How can I search for words that start and end with the same character in a file by using the Linux grep command? I have tried some answers but they didn't work. Thanks!
-
7"I have tried some answers but they didn't work" - next time please show us what you've tried. You might have been really close to a solution and we can build on your ideas to reach something that worksChris Davies– Chris Davies2022-10-07 08:00:53 +00:00Commented Oct 7, 2022 at 8:00
3 Answers
Assuming the input contains a single word per line, you may use
grep -x '\(.\).*\1' file
... to extract all lines that start and end with the same character. This is done by capturing the first character on the line using \(.\), allowing the rest of the characters on the line to be anything (with .*) but then forcing a match of the captured character at the very end using the back-reference \1.
The -x option to grep tells the utility that the pattern must match across a complete line, not just a part of the line.
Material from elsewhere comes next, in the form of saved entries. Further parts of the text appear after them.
Source: an optimization exercise on an open RTL-to-GDS flow (aim: small area, a short achievable clock period and few clock cycles per item). Production flows keep margins and buffers that such runs may drop.
No functional check of the RTL was part of any run shown here.
Power and IR drop assume default switching activity.

`design/flow/config.mk`:
```
export PLATFORM = sky130hd
export DESIGN_NAME = source_text_tokenizer
export DESIGN_NICKNAME = source_text_tokenizer
export VERILOG_FILES = /design/flow/design.v
export SDC_FILE = /design/flow/constraint.sdc
export NUM_CORES = 4
export LEC_CHECK = 0
export CAP_MARGIN = 20
export CORE_MARGIN = 2
export CORE_UTILIZATION = 40
export CTS_BUF_LIST = sky130_fd_sc_hd__clkbuf_8
export SETUP_SLACK_MARGIN = 2.5
export SLEW_MARGIN = 20
```
`design/flow/constraint.sdc`:
```
create_clock -name core_clock -period 5.0 [get_ports {clk_i}]
set_input_delay 1.0000 -clock core_clock [delete_from_list [all_inputs] [get_ports {clk_i}]]
set_output_delay 1.0000 -clock core_clock [all_outputs]
set_load 0.01 [all_outputs]
```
Without -x, you would have to insert explicit anchors in the regular expression to be sure you match complete lines: ^\(.\).*\1$
Example run on my system's dictionary, showing only the 5 first results:
$ grep -x '\(.\).*\1' /usr/share/dict/words | head -n 5
aa
aba
abaca
abasia
abepithymia
If you're dealing with input that contains multiple space-delimited words on each line, then you may pre-process that text by splitting it into one word per line first. Here, I additionally convert all characters to lower-case with tr at the same time as replacing spaces with newlines, and I remove duplicates by means of sort -u:
tr ' [:upper:]' '\n[:lower:]' <file | sort -u | grep -x '\(.\).*\1'
Note that this ignores the fact that an "ordinary text" may contain punctuation and other characters that are not part of words.
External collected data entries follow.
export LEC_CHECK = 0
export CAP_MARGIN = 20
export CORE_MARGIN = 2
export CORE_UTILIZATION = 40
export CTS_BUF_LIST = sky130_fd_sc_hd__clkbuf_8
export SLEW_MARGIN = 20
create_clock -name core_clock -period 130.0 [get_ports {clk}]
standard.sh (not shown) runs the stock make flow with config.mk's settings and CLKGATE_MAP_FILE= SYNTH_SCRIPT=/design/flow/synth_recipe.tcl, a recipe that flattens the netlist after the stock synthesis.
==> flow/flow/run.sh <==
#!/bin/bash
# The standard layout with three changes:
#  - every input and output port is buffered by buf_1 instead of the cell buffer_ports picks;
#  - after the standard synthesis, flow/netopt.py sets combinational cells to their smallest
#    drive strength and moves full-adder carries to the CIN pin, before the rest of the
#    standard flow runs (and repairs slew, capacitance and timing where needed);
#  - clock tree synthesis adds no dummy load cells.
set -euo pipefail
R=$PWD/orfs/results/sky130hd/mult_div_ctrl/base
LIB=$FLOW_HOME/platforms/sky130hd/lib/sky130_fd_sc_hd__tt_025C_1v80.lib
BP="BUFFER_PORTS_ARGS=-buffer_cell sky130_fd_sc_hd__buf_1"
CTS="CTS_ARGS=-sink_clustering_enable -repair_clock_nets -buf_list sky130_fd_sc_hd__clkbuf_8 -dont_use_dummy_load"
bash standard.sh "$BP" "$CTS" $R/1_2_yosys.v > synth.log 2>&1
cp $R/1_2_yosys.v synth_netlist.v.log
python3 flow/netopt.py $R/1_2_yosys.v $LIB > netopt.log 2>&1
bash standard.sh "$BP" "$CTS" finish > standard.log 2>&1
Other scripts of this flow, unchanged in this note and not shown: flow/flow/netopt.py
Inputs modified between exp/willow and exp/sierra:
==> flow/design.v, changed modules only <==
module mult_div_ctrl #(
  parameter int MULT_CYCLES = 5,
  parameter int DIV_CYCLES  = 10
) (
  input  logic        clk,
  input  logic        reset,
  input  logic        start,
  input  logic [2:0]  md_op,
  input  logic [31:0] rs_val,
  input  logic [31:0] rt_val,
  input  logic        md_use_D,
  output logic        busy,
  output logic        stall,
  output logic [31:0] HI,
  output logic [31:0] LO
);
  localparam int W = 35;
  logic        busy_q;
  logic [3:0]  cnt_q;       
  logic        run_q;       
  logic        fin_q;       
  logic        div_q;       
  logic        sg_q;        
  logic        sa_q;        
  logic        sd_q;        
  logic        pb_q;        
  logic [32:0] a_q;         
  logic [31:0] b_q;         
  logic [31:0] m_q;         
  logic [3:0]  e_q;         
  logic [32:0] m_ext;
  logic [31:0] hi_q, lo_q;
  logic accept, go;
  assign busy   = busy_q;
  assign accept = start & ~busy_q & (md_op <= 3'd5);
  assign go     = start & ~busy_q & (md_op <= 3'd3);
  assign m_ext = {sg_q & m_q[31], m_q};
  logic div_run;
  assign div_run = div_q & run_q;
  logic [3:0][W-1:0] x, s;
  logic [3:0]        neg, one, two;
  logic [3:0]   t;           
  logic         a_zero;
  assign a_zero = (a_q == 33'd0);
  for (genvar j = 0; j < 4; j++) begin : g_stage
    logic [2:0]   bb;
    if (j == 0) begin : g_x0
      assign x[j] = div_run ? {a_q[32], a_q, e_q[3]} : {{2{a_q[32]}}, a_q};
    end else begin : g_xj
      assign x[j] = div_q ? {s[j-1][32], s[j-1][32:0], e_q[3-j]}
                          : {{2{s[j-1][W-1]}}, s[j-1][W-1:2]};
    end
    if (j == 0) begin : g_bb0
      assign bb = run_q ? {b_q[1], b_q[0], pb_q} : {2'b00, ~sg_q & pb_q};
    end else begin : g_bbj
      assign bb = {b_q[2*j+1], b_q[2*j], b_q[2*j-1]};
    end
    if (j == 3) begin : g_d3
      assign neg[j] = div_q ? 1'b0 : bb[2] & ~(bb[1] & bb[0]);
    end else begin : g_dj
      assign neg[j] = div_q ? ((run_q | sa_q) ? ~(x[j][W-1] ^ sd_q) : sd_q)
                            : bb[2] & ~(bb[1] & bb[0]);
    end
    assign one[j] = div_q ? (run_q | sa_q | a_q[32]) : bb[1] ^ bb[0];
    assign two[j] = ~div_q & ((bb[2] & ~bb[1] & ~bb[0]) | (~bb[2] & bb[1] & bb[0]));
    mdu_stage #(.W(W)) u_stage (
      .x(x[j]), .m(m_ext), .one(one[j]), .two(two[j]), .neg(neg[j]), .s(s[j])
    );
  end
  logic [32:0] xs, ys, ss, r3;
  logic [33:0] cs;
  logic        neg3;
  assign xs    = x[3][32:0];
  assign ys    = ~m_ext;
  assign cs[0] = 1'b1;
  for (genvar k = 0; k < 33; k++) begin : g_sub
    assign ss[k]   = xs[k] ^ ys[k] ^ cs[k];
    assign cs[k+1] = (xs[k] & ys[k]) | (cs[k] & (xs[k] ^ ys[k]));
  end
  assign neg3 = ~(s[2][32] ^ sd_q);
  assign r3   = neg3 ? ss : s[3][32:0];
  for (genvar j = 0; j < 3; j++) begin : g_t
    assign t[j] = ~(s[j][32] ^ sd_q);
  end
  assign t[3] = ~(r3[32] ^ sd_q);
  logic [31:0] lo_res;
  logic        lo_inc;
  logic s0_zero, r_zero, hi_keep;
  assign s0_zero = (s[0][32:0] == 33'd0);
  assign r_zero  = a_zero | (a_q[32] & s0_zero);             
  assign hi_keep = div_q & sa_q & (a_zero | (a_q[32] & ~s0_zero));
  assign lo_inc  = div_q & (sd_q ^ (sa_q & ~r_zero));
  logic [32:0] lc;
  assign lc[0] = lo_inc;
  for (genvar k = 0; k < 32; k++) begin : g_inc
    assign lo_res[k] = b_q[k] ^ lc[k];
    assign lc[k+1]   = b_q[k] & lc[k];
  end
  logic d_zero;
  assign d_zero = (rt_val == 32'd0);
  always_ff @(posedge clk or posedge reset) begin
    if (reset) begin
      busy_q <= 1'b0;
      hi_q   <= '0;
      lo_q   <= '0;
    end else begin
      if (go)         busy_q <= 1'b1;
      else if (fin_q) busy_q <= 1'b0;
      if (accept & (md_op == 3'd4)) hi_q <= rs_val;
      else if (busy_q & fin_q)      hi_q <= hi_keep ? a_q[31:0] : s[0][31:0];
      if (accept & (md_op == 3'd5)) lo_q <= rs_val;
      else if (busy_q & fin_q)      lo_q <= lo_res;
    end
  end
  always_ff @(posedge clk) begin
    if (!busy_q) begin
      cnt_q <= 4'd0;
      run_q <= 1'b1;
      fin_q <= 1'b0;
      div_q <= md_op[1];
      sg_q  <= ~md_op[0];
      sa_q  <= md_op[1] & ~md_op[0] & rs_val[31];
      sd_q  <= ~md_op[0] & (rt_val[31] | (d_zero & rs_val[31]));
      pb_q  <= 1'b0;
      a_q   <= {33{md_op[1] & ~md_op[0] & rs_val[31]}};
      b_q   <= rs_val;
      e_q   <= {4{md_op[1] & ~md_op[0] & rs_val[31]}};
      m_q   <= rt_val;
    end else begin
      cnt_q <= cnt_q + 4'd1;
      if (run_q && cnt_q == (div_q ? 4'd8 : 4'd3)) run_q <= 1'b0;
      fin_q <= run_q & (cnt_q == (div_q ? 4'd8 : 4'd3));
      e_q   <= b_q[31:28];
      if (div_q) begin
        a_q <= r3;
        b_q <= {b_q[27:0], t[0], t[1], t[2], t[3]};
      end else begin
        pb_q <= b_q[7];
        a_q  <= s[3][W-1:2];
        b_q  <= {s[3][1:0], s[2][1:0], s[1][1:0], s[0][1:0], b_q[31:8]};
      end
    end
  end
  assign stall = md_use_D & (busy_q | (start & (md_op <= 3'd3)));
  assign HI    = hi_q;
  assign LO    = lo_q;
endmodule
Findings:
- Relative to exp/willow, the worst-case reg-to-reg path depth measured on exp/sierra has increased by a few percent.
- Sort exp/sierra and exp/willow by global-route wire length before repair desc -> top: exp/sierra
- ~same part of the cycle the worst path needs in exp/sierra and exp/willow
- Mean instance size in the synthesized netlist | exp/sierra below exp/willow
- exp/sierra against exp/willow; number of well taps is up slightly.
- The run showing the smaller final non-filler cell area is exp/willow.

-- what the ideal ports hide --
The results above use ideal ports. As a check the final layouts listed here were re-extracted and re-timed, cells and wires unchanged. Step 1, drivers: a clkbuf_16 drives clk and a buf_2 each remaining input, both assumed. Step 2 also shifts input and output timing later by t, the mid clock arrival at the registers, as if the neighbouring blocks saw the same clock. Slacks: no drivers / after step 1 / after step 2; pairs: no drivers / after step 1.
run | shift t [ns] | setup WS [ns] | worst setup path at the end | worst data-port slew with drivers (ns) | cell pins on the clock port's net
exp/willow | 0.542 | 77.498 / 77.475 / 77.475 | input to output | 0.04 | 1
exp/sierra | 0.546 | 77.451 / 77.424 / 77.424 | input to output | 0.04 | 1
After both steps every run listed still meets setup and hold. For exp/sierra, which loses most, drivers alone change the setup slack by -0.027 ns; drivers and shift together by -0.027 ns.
It is pointed out in comments (now deleted) that the grep command misses single-letter words, which technically starts and end with the same character.
To get these too:
grep -x -e '\(.\).*\1' -e . file
This now returns lines starting and ending with the same character or lines only containing a single character.
-
What about using
awkand use split or substr for every line? So I can compare the first character with the last one, is it slower perhaps?Edgar Magallon– Edgar Magallon2022-10-07 07:44:43 +00:00Commented Oct 7, 2022 at 7:44 -
Great answer, I thought it was not possible to use
grepin this case, but I see I was wrong :).Edgar Magallon– Edgar Magallon2022-10-07 07:46:38 +00:00Commented Oct 7, 2022 at 7:46 -
1@EdgarMagallon Sure, you can do that, but it's going to be a bit more fiddly, more code. I would probably not do that, unless I had to do it as part of an existing
awkprogram.2022-10-07 07:48:06 +00:00Commented Oct 7, 2022 at 7:48 -
Thank you. I also tried '^(\w).*\1$'. Seems it works too. Are there many ways to capture the first character? What is the difference between \(.\) and (\w)?newlearner– newlearner2022-10-07 07:54:59 +00:00Commented Oct 7, 2022 at 7:54
-
1@newlearner Yes, you may ask that, in a separate question (if it hasn't been asked before, I haven't checked). That way we allow others to answer too.2022-10-07 08:46:35 +00:00Commented Oct 7, 2022 at 8:46
If by word, you mean any sequence of one or more non-whitespace characters, with GNU grep you could do:
grep -Po '(?<!\S)(?=(\S))\S*\1(?!\S)' your-file
That matches on sequences of 0 or more non-whitespace characters (\S*) that end in the same non-whitespace character (\1) as was captured ((\S)) in a look-ahead operator ((?=...)) at the start, using negative look-behind ((?<!...)) and look-ahead ((?!...)) operators on either side to make sure the found word is neither preceded nor followed by non-whitespace characters.
In this answer, it finds:
'(?<!\S)(?=(\S))\S*\1(?!\S)'
sequences
0
that
a
It also finds That if you add the -i option.
Using Raku (formerly known as Perl_6)
~$ raku -ne '.put if m:i/ ^ (.) .*? $0 $ /;' file
File is read linewise using the -ne non-autoprinting command line flags. Captures in Raku are denoted by (…) parentheses, and start from $0. The match is made case-insensitive with the :i adverb.
~$ cat /usr/share/dict/words | raku -e 'my @a; @a.push($_) if / ^ (.) .*? $0 $ / for $*IN.lines; .put for @a.elems;'
9917
(Remove the call to elems above to return a list of matching words).